Robust cloud security needs a risk-based approach
Organisations across the public and private sector in almost every industry vertical are taking advantage of cloud services. But those same services, that offer new ways to deliver services faster and more effectively are a new threat surface for malicious parties to attack. And while the cloud providers go to great lengths to protect systems and data from unauthorised access, there are still risks.
Gartner predicts that 99% of cloud security failures will be at the hand of the organisation due to misconfigurations and other potentially preventable errors. And the latest Data Breaches Investigation Report from Verizon reported that misconfigured cloud storage is a major source of data breaches.
Organisations need to rethink their security strategy as the assumptions they had for on-prem technology, no longer apply. The need to bake security into contractual agreements and leverage the expertise cloud providers and managed services partners provide is becoming more apparent.
“Threat actors are becoming smarter and more sophisticated. Organisations need to be prepared to prevent existing threats and keep an eye on the future when it comes to emerging attacks that may not be caught by their existing security programs. There’s an increase in threat actors leveraging existing vulnerabilities and then using that to travel through the supply chain to other third parties”, says Damien Luke the Head of Cyber Security at privately owned Australian ICT managed services provider AC3.

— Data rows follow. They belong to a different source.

This design comes from an exercise in tuning for small area, a short achievable clock period and few clock cycles per item on the open sky130 flow, not from production work.
Function was not checked in any run shown here: the RTL went through the layout flow alone.
Power is estimated from default activity; no workload was simulated.

[flow/config.mk]
export PLATFORM = sky130hd
export DESIGN_NAME = qpsk_mimo_modulator
export DESIGN_NICKNAME = qpsk_mimo_modulator
export VERILOG_FILES = /design/flow/design.v
export SDC_FILE = /design/flow/constraint.sdc
export NUM_CORES = 4
export LEC_CHECK = 0
export CAP_MARGIN = 50
export CORE_MARGIN = 2
export CORE_UTILIZATION = 60
export CTS_BUF_LIST = sky130_fd_sc_hd__clkbuf_16
export CTS_CLUSTER_DIAMETER = 100
export CTS_CLUSTER_SIZE = 25
export SLEW_MARGIN = 60
[flow/constraint.sdc]
create_clock -name core_clock -period 12.0 [get_ports {i_clk}]
set_input_delay 2.4000 -clock core_clock [delete_from_list [all_inputs] [get_ports {i_clk}]]
set_output_delay 2.4000 -clock core_clock [all_outputs]
set_load 0.01 [all_outputs]
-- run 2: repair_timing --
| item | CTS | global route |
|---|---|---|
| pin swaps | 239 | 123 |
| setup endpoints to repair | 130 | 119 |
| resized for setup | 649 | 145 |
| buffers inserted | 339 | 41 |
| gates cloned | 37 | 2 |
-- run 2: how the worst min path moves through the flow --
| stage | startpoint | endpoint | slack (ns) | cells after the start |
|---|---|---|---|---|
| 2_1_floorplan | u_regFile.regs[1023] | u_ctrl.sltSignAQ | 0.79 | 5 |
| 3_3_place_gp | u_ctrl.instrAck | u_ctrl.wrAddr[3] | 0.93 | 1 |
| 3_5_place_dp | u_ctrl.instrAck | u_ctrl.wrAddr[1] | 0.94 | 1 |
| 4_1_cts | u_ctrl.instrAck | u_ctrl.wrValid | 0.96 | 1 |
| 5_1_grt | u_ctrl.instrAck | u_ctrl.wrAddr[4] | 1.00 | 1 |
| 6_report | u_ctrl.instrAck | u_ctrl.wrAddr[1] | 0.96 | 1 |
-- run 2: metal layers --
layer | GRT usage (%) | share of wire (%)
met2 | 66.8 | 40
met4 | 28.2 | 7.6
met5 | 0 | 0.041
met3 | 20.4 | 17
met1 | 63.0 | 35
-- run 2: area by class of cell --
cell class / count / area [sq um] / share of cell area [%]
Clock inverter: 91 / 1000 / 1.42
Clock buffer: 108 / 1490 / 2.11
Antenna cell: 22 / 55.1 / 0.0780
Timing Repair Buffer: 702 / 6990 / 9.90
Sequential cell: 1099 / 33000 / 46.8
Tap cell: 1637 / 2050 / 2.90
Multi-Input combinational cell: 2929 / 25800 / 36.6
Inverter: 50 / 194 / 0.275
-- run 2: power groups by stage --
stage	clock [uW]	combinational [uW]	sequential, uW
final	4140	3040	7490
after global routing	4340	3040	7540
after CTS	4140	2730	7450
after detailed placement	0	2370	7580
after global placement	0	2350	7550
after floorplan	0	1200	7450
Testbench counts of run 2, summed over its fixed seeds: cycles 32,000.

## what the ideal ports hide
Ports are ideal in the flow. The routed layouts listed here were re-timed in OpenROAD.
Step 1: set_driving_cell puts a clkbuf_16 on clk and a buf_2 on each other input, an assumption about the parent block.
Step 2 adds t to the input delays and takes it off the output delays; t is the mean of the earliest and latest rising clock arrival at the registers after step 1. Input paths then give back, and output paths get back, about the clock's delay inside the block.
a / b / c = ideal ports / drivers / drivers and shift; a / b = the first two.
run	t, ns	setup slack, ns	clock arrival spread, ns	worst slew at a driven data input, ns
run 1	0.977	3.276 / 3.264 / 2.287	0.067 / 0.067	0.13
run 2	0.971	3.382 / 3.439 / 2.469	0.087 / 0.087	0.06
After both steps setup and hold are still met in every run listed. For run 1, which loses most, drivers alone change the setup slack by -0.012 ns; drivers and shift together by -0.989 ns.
This is an optimization exercise on Yosys and OpenROAD, whose aim is small area, a short achievable clock period and few clock cycles, not a production implementation.
RTL that was checked went through simulation tests only; none was proved equivalent to the original.

Setup of north:
// md_unit
module md_unit (
    input  logic        clk,
    input  logic        reset,
    input  logic        start,
    input  logic [2:0]  MD_OP,
    input  logic [31:0] A,
    input  logic [31:0] B,
    input  logic        cancel,
    input  logic        D_MD,
    output logic        busy,
    output logic [31:0] MD_OUT,
    output logic [31:0] HI,
    output logic [31:0] LO,
    output logic        md_stall
);
Size in the first run: about 170 I/O pins, roughly 0.029 mm2 of cells after synthesis.
==> flow/config.mk <==
export PLATFORM = sky130hd
export DESIGN_NAME = md_unit
export DESIGN_NICKNAME = md_unit
export VERILOG_FILES = /design/flow/design.v
export SDC_FILE = /design/flow/constraint.sdc
export NUM_CORES = 4
export LEC_CHECK = 0
export ABC_AREA = 1
export CAP_MARGIN = 20
export CORE_MARGIN = 2
export CORE_UTILIZATION = 40
export SLEW_MARGIN = 20
==> flow/constraint.sdc <==
create_clock -name core_clock -period 90.0 [get_ports {clk}]
set_input_delay 18.0000 -clock core_clock [delete_from_list [all_inputs] [get_ports {clk}]]
set_output_delay 18.0000 -clock core_clock [all_outputs]
set_load 0.01 [all_outputs]
standard.sh (not shown) runs the stock make flow with config.mk's settings and CLKGATE_MAP_FILE= SYNTH_SCRIPT=/design/flow/synth_recipe.tcl, a recipe that flattens the netlist after the stock synthesis.
==> flow/flow/run.sh <==
#!/bin/bash
# The standard layout, with two changes:
#  - the port buffers are buf_1 cells instead of the default choice;
#  - after the standard synthesis, flow/fa_polarity.py removes the inverters
#    that synthesis leaves around full adders and XOR gates (choosing each
#    adder's polarity and XOR/XNOR), then the standard flow continues from
#    that netlist. Registers and their names are untouched;
#  - after the resizer's repair, flow/io_paths.tcl sizes up the cells on the
#    paths from input ports to output ports while that makes the worst of
#    them faster (detailed placement then legalizes).
# Each tool's output goes to a log file of its own here.
set -euo pipefail
export BUFFER_PORTS_ARGS="-buffer_cell sky130_fd_sc_hd__buf_1"
export POST_RESIZE_TCL="$PWD/flow/io_paths.tcl"
RES="$PWD/orfs/results/sky130hd/md_unit/base"
bash standard.sh "$RES/1_2_yosys.v" > standard_synth.log 2>&1
cp "$RES/1_2_yosys.v" yosys_netlist_before_fa_polarity.v
python3 flow/fa_polarity.py yosys_netlist_before_fa_polarity.v "$RES/1_2_yosys.v" > fa_polarity.log 2>&1
touch "$RES/1_2_yosys.v"
bash standard.sh > standard.log 2>&1
Other scripts of this flow, unchanged in this note and not shown: flow/flow/fa_polarity.py, flow/flow/io_paths.tcl
Input changes introduced in south (baseline for comparison: north):
diff --git a/flow/design.v b/flow/design.v
--- a/flow/design.v
+++ b/flow/design.v
@@ -58,39 +58,27 @@
             wire        two = (b1 & ~b0 & ~bm) | (~b1 & b0 & bm);
             wire        neg = b1 & ~(b0 & bm);
             wire [33:0] me  = {m[32], m};
             wire [33:0] m2  = {m, 1'b0};
             wire [33:0] pp  = (({34{one}} & me) | ({34{two}} & m2)) ^ {34{neg}};
             wire [RW-1:0] px = {{(RW-35){1'b0}}, 1'b1, ~pp[33], pp[32:0]};
             wire [RW-1:0] pn = (j == 0) ? '0 : (RW'(negs[(j > 0) ? j-1 : 0]) << (2*j-2));
             assign pterm[j] = (px << (2*j)) | pn;
             assign negs[j]  = neg;
         end
     endgenerate
     wire [RW-1:0] mext = (RW'(1) << 32) | (RW'(negs[KB-1]) << (2*KB-2));
-    logic [RW-1:0] cs_s [0:KB];
-    logic [RW-1:0] cs_c [0:KB];
-    assign cs_s[0] = {{(RW-33){1'b0}}, ~acc[32], acc[31:0]};
-    assign cs_c[0] = mext;
-    generate
-        for (j = 0; j < KB; j++) begin : g_csa
-            wire [RW-1:0] p  = pterm[j];
-            wire [RW-1:0] a  = cs_s[j];
-            wire [RW-1:0] b  = cs_c[j];
-            wire [RW-1:0] co = (a & b) | (p & (a ^ b));
-            assign cs_s[j+1] = a ^ b ^ p;
-            assign cs_c[j+1] = {co[RW-2:0], 1'b0};
-        end
-    endgenerate
-    wire [RW-1:0] msum = cs_s[KB] + cs_c[KB];
+    wire [RW-1:0] msum = {{(RW-33){1'b0}}, ~acc[32], acc[31:0]} + mext
+                       + pterm[0] + pterm[1] + pterm[2] + pterm[3]
+                       + pterm[4] + pterm[5] + pterm[6] + pterm[7];
     wire        a_neg  = op_sgn & A[31];
     wire        b_neg  = op_sgn & B[31];
     wire [31:0] a_m1   = A - {31'd0, a_neg};
     wire [31:0] a_est  = a_neg ? ~a_m1 : A;
     wire [31:0] b_est  = b_neg ? ~B : B;
     wire        b_zero = (B == 32'd0);
     function automatic logic [5:0] lead1(input logic [31:0] x);
         lead1 = 6'd0;
         for (int k = 0; k < 32; k++)
             if (x[k]) lead1 = 6'(k);
     endfunction
     wire [5:0] la    = lead1(a_est);
==> comparison <==
- Number of global-route vias before repair came out lower on south than on north.
- south against north: final weighted congestion in routability-driven placement climbed 1.8%, clock buffer count from CTS barely changed, placement row count climbed 1.0%.
- Diff north -> south | number of nets at the end of the flow | up by a few percent
- In the route summary, south ends up with a via count exceeding that of north.
- Taking north as the reference, in south number of standard cells in the final layout excluding fillers now larger, maximum achievable frequency went up.
- Post-route fraction of the period consumed by the critical path | south below north
- Changes observed in south relative to north: non-clock inverter instance count of the final layout higher, worst setup slack higher, met3 routing resource usage after global routing higher.
Testbench counts of south, summed over its fixed seeds: cycles 49,782.
No functional check of the RTL was part of north.


Setup of run K:
md_unit, a different RTL version from the one above (not shown whole).
For scale: ~3500 cells after synthesis, about 110 flip-flops, about 170 I/O pins, ~26000 sq um of cells after synthesis.
Design md_unit, start of the top module:
module md_unit (
    input  logic        clk,
    input  logic        reset,
    input  logic        start,
    input  logic [2:0]  MD_OP,
    input  logic [31:0] A,
    input  logic [31:0] B,
    input  logic        cancel,
    input  logic        D_MD,
    output logic        busy,
    output logic [31:0] MD_OUT,
    output logic [31:0] HI,
    output logic [31:0] LO,
    output logic        md_stall
);
    localparam int KB  = 8;               
    localparam int KD  = 2;               
    localparam int LKD = 1;               
    localparam int NM  = 16 / KB;         
    localparam int W   = 33 + KD;         
    logic          r_busy;
    logic          r_div;       
    logic          r_fix;       
    logic          r_corr;      
    logic          r_bp;        
    logic          r_hx;        
    logic          r_negq;      
    logic          r_negr;      
    logic [4:0]    r_cnt;       
    logic [W-1:0]  r_d;         
    logic [31:0]   r_hi;
    logic [31:0]   r_lo;
    wire op_mul = (MD_OP[2:1] == 2'b00);
    wire op_div = (MD_OP[2:1] == 2'b01);
    wire op_sgn = ~MD_OP[0];
    wire        a_neg  = op_sgn & A[31];
  ...
==> module md_unit, before the edit <==
module md_unit (
    input  logic        clk,
    input  logic        reset,
    input  logic        start,
    input  logic [2:0]  MD_OP,
    input  logic [31:0] A,
    input  logic [31:0] B,
    input  logic        cancel,
    input  logic        D_MD,
    output logic        busy,
    output logic [31:0] MD_OUT,
    output logic [31:0] HI,
    output logic [31:0] LO,
    output logic        md_stall
);
    localparam int KB  = 8;               
    localparam int KD  = 2;               
    localparam int LKD = 1;               
    localparam int NM  = 16 / KB;         
    localparam int W   = 33 + KD;         
    logic          r_busy;
    logic          r_div;       
    logic          r_fix;       
    logic          r_corr;      
    logic          r_bp;        
    logic          r_hx;        
    logic          r_negq;      
    logic          r_negr;      
    logic [4:0]    r_cnt;       
    logic [W-1:0]  r_d;         
    logic [31:0]   r_hi;
    logic [31:0]   r_lo;
    wire op_mul = (MD_OP[2:1] == 2'b00);
    wire op_div = (MD_OP[2:1] == 2'b01);
    wire op_sgn = ~MD_OP[0];
    wire        a_neg  = op_sgn & A[31];
    wire        b_neg  = op_sgn & B[31];
    wire [31:0] a_est  = a_neg ? ~A : A;
    wire [31:0] b_est  = b_neg ? ~B : B;
    wire        b_zero = (B == 32'd0);
    wire        a_zero = (A == 32'd0);
    function automatic logic [5:0] lead1(input logic [31:0] x);
        lead1 = 6'd0;
        for (int i = 0; i < 32; i++)
            if (x[i]) lead1 = 6'(i);
    endfunction
    wire [5:0] la    = lead1(a_est) + {5'd0, a_neg};
    wire [5:0] lb    = lead1(b_est);
    wire       quick = a_zero | (la < lb);          
    wire [5:0] sdiff = la - lb;                     
    wire [5:0] ncyc  = (sdiff + 6'(KD)) >> LKD;     
    wire [5:0] seff  = 6'((ncyc << LKD) - 1);       
    wire [W-1:0] b_ext = {{(W-32){b_neg}}, B};
    wire [W-1:0] b_sh  = b_ext << seff;
    wire [W-1:0] d_div = (b_neg ? b_sh : ~b_sh) ^ {W{a_neg}};
    wire        last  = (r_cnt == 5'd0);
    wire [32:0] m     = r_d[32:0];
    logic [32:0] macc [0:KB];
    logic [2*KB-1:0] pbits;
    assign macc[0] = {r_hx, r_hi};
    genvar j, i;
    generate
        for (j = 0; j < KB; j++) begin : g_mrow
            wire        b1  = r_lo[2*j+1];
            wire        b0  = r_lo[2*j];
            wire        bm  = (j == 0) ? r_bp : r_lo[2*j-1];
            wire        one = b0 ^ bm;
            wire        two = (b1 & ~b0 & ~bm) | (~b1 & b0 & bm);
            wire        neg = b1 & ~(b0 & bm);
            wire [33:0] me  = {m[32], m};
            wire [33:0] m2  = {m, 1'b0};
            wire [33:0] pp  = (({34{one}} & me) | ({34{two}} & m2)) ^ {34{neg}};
            wire [34:0] x   = {{2{macc[j][32]}}, macc[j]};
            wire [34:0] y   = {pp[33], pp};
            wire [35:0] c;
            wire [34:0] s;
            assign c[0] = neg;
            for (i = 0; i < 35; i++) begin : g_bit
                assign s[i]   = x[i] ^ y[i] ^ c[i];
                assign c[i+1] = (x[i] & y[i]) | (c[i] & (x[i] ^ y[i]));
            end
            assign pbits[2*j+1:2*j] = s[1:0];
            assign macc[j+1]        = s[34:2];
        end
    endgenerate
    wire        corr = last & r_corr;
    wire [32:0] cy   = corr ? m : 33'd0;
    wire [33:0] cc;
    wire [32:0] cs;
    assign cc[0] = 1'b0;
    generate
        for (i = 0; i < 33; i++) begin : g_cbit
            assign cs[i]   = macc[KB][i] ^ cy[i] ^ cc[i];
            assign cc[i+1] = (macc[KB][i] & cy[i]) | (cc[i] & (macc[KB][i] ^ cy[i]));
        end
    endgenerate
    wire [31:0] mul_hi = cs[31:0];
    wire        mul_hx = cs[32];
    wire [31:0] mul_lo = {pbits, r_lo[31:2*KB]};
    logic [31:0]   drem [0:KD];
    logic [KD-1:0] qbit;
    wire           dcin = ~r_negq;
    assign drem[0] = r_hi;
    generate
        for (j = 0; j < KD; j++) begin : g_drow
            wire [W-1:0] y = (r_d >> j) | ({W{r_d[W-1]}} & ~({W{1'b1}} >> j));
            wire [W-1:0] x = {{(W-32){r_negr}}, drem[j]};
            wire [W:0]   c;
            wire [W-1:0] s;
            wire         ok;
            assign c[0] = dcin;
            for (i = 0; i < W; i++) begin : g_bit
                assign s[i]   = x[i] ^ y[i] ^ c[i];
                assign c[i+1] = (x[i] & y[i]) | (c[i] & (x[i] ^ y[i]));
            end
            assign ok           = s[W-1] ^ ~r_negr;
            assign qbit[KD-1-j] = ok ^ r_negq;
            assign drem[j+1]    = ok ? s[31:0] : drem[j];
        end
    endgenerate
    wire [31:0] div_hi = drem[KD];
    wire [31:0] div_lo = {r_lo[31-KD:0], qbit};
    always_ff @(posedge clk) begin
        if (reset) begin
            r_busy <= 1'b0;
            r_fix  <= 1'b0;
            r_hi   <= 32'd0;
            r_lo   <= 32'd0;
        end else if (!r_busy) begin
            if (start && !cancel) begin
                if (op_mul) begin
                    r_busy <= 1'b1;
                    r_div  <= 1'b0;
                    r_corr <= ~op_sgn & B[31];
                    r_bp   <= 1'b0;
                    r_hx   <= 1'b0;
                    r_cnt  <= 5'(NM - 1);
                    r_d    <= W'({op_sgn & A[31], A});
                    r_hi   <= 32'd0;
                    r_lo   <= B;
                end else if (op_div) begin
                    if (!b_zero) begin
                        if (quick) begin
                            r_hi <= A;
                            r_lo <= 32'd0;
                        end else begin
                            r_busy <= 1'b1;
                            r_div  <= 1'b1;
                            r_cnt  <= 5'(ncyc - 6'd1);
                            r_d    <= d_div;
                            r_negq <= a_neg ^ b_neg;
                            r_negr <= a_neg;
                            r_hi   <= A - {31'd0, a_neg};
                            r_lo   <= {32{a_neg ^ b_neg}};
                        end
                    end
                end else if (MD_OP == 3'b100) begin
                    r_hi <= A;
                end else if (MD_OP == 3'b101) begin
                    r_lo <= A;
                end
            end
        end else if (r_fix) begin
            r_fix  <= 1'b0;
            r_busy <= 1'b0;
            if (r_negr) r_hi <= r_hi + 32'd1;
            if (r_negq) r_lo <= r_lo + 32'd1;
        end else begin
            r_cnt <= r_cnt - 5'd1;
            if (r_div) begin
                r_hi <= div_hi;
                r_lo <= div_lo;
                r_d  <= {{KD{r_d[W-1]}}, r_d[W-1:KD]};
                if (last) begin
                    if (r_negq | r_negr) r_fix <= 1'b1;
                    else                 r_busy <= 1'b0;
                end
            end else begin
                r_hi <= mul_hi;
                r_hx <= mul_hx;
                r_lo <= mul_lo;
                r_bp <= r_lo[2*KB-1];
                if (last) r_busy <= 1'b0;
            end
        end
    end
    assign busy     = r_busy;
    assign HI       = r_hi;
    assign LO       = r_lo;
    assign md_stall = D_MD & (r_busy | (start & ~cancel));
    assign MD_OUT   = (MD_OP == 3'b110) ? r_hi :
                      (MD_OP == 3'b111) ? r_lo : 32'd0;
endmodule
Settings: LEC_CHECK=0, ABC_AREA=1, CAP_MARGIN=20, CORE_MARGIN=2, CORE_UTILIZATION=40, SLEW_MARGIN=20; clock period 90.0 ns.
run.sh (not shown) runs the stock make flow with config.mk's settings and CLKGATE_MAP_FILE= SYNTH_SCRIPT=/design/flow/synth_recipe.tcl, a recipe that flattens the netlist after the stock synthesis.
Stock flow here: none of the scripts above is used.
Testbench counts of run K, summed over its fixed seeds: cycles 68,859.
## Diff of input files: run A against run K
diff --git a/flow/design.v b/flow/design.v
--- a/flow/design.v
+++ b/flow/design.v
@@ -15,16 +15,15 @@
     output logic        md_stall
 );
     localparam int KB  = 8;               
     localparam int KD  = 2;               
     localparam int LKD = 1;               
     localparam int NM  = 16 / KB;         
-    localparam int W   = 33 + KD;         
+    localparam int W   = 32 + KD;         
     logic          r_busy;
     logic          r_div;       
-    logic          r_fix;       
     logic          r_corr;      
     logic          r_bp;        
     logic          r_hx;        
     logic          r_negq;      
     logic          r_negr;      
     logic [4:0]    r_cnt;       
@@ -116,18 +115,18 @@
             end
             assign ok           = s[W-1] ^ ~r_negr;
             assign qbit[KD-1-j] = ok ^ r_negq;
             assign drem[j+1]    = ok ? s[31:0] : drem[j];
         end
     endgenerate
-    wire [31:0] div_hi = drem[KD];
-    wire [31:0] div_lo = {r_lo[31-KD:0], qbit};
+    wire [31:0] div_q  = {r_lo[31-KD:0], qbit};
+    wire [31:0] div_hi = (last & r_negr) ? drem[KD] + 32'd1 : drem[KD];
+    wire [31:0] div_lo = (last & r_negq) ? div_q + 32'd1    : div_q;
     always_ff @(posedge clk) begin
         if (reset) begin
             r_busy <= 1'b0;
-            r_fix  <= 1'b0;
             r_hi   <= 32'd0;
             r_lo   <= 32'd0;
         end else if (!r_busy) begin
             if (start && !cancel) begin
                 if (op_mul) begin
                     r_busy <= 1'b1;
@@ -158,33 +157,24 @@
                 end else if (MD_OP == 3'b100) begin
                     r_hi <= A;
                 end else if (MD_OP == 3'b101) begin
                     r_lo <= A;
                 end
             end
-        end else if (r_fix) begin
-            r_fix  <= 1'b0;
-            r_busy <= 1'b0;
-            if (r_negr) r_hi <= r_hi + 32'd1;
-            if (r_negq) r_lo <= r_lo + 32'd1;
         end else begin
             r_cnt <= r_cnt - 5'd1;
+            if (last) r_busy <= 1'b0;
             if (r_div) begin
                 r_hi <= div_hi;
                 r_lo <= div_lo;
                 r_d  <= {{KD{r_d[W-1]}}, r_d[W-1:KD]};
-                if (last) begin
-                    if (r_negq | r_negr) r_fix <= 1'b1;
-                    else                 r_busy <= 1'b0;
-                end
             end else begin
                 r_hi <= mul_hi;
                 r_hx <= mul_hx;
                 r_lo <= mul_lo;
                 r_bp <= r_lo[2*KB-1];
-                if (last) r_busy <= 1'b0;
             end
         end
     end
     assign busy     = r_busy;
     assign HI       = r_hi;
     assign LO       = r_lo;
Findings:
Run A ended with less placed cell area than run K. Run A: time the final worst path needs with I/O delays and setup 0.31 ns below run K. Compared run A vs run K, and met2 wirelength from detailed routing is down in run A. Of run A and run K, the run reporting the lower core utilization was run A. Summary of run A over run K: initial standard-cell utilization of the core shows no meaningful change, die width closely matched the old numbers. Changes observed in run A relative to run K: maximum frequency increased by about 0.8% relative to the old numbers, wire length of the first global-routing pass decreased by 19000 microns relative to the old numbers, number of sinks on the clock net decreased by 2 relative to the old numbers, final area decreased by 1.4% relative to the old numbers.
Only the layout flow was run in run A; the RTL was not checked for function there.

afterwards: timing with drivers on the ports:
Ports are ideal in the flow. The routed layouts listed here were re-timed in OpenROAD.
Step 1, drivers: a clkbuf_16 drives clk and a buf_2 each remaining input, both assumed.
Step 2 also shifts input and output timing later by t, the mid clock arrival at the registers, as if the neighbouring blocks saw the same clock.
Three values: ideal ports, drivers, drivers and shift; two values: the first two.
run | shift t [ns] | setup WS [ns] | hold WS [ns]
north | 0.462 | 52.634 / 52.613 / 52.613 | 0.625 / 0.625 / 0.625
south | 0.453 | 53.142 / 53.094 / 53.094 | 0.569 / 0.569 / 0.569
run K | 0.454 | 51.555 / 51.532 / 51.532 | 0.540 / 0.540 / 0.540
run A | 0.448 | 51.867 / 51.832 / 51.832 | 0.517 / 0.517 / 0.517
After both steps every run listed still meets setup and hold. For south, which loses most, drivers alone change the setup slack by -0.048 ns; drivers and shift together by -0.048 ns.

Part of the complexity, adds Luke, is that many companies are embracing a multi-cloud approach where services are spread across multiple cloud providers. This necessitates a connected approach to security that considers people, processes and systems. With each cloud service taking different approaches to security, working with a partner that understands the differences and can guide your organisation to make the best risk-based decisions is crucial. But this starts with taking a strategic approach to security.
“Organisations need to maintain an accurate asset register and configuration management database, so they know what and where their mission critical information assets are. They should regularly test security processes to ensure that they’re adhered to and effective. Security is everyone’s responsibility with many threats caused by human error. It’s important to ensure employees are regularly trained and understand their security responsibilities,” Luke adds.
The cloud offers myriad possibilities for organisations to improve their operations and reduce costs. But it’s also a new threat surface that needs to be managed.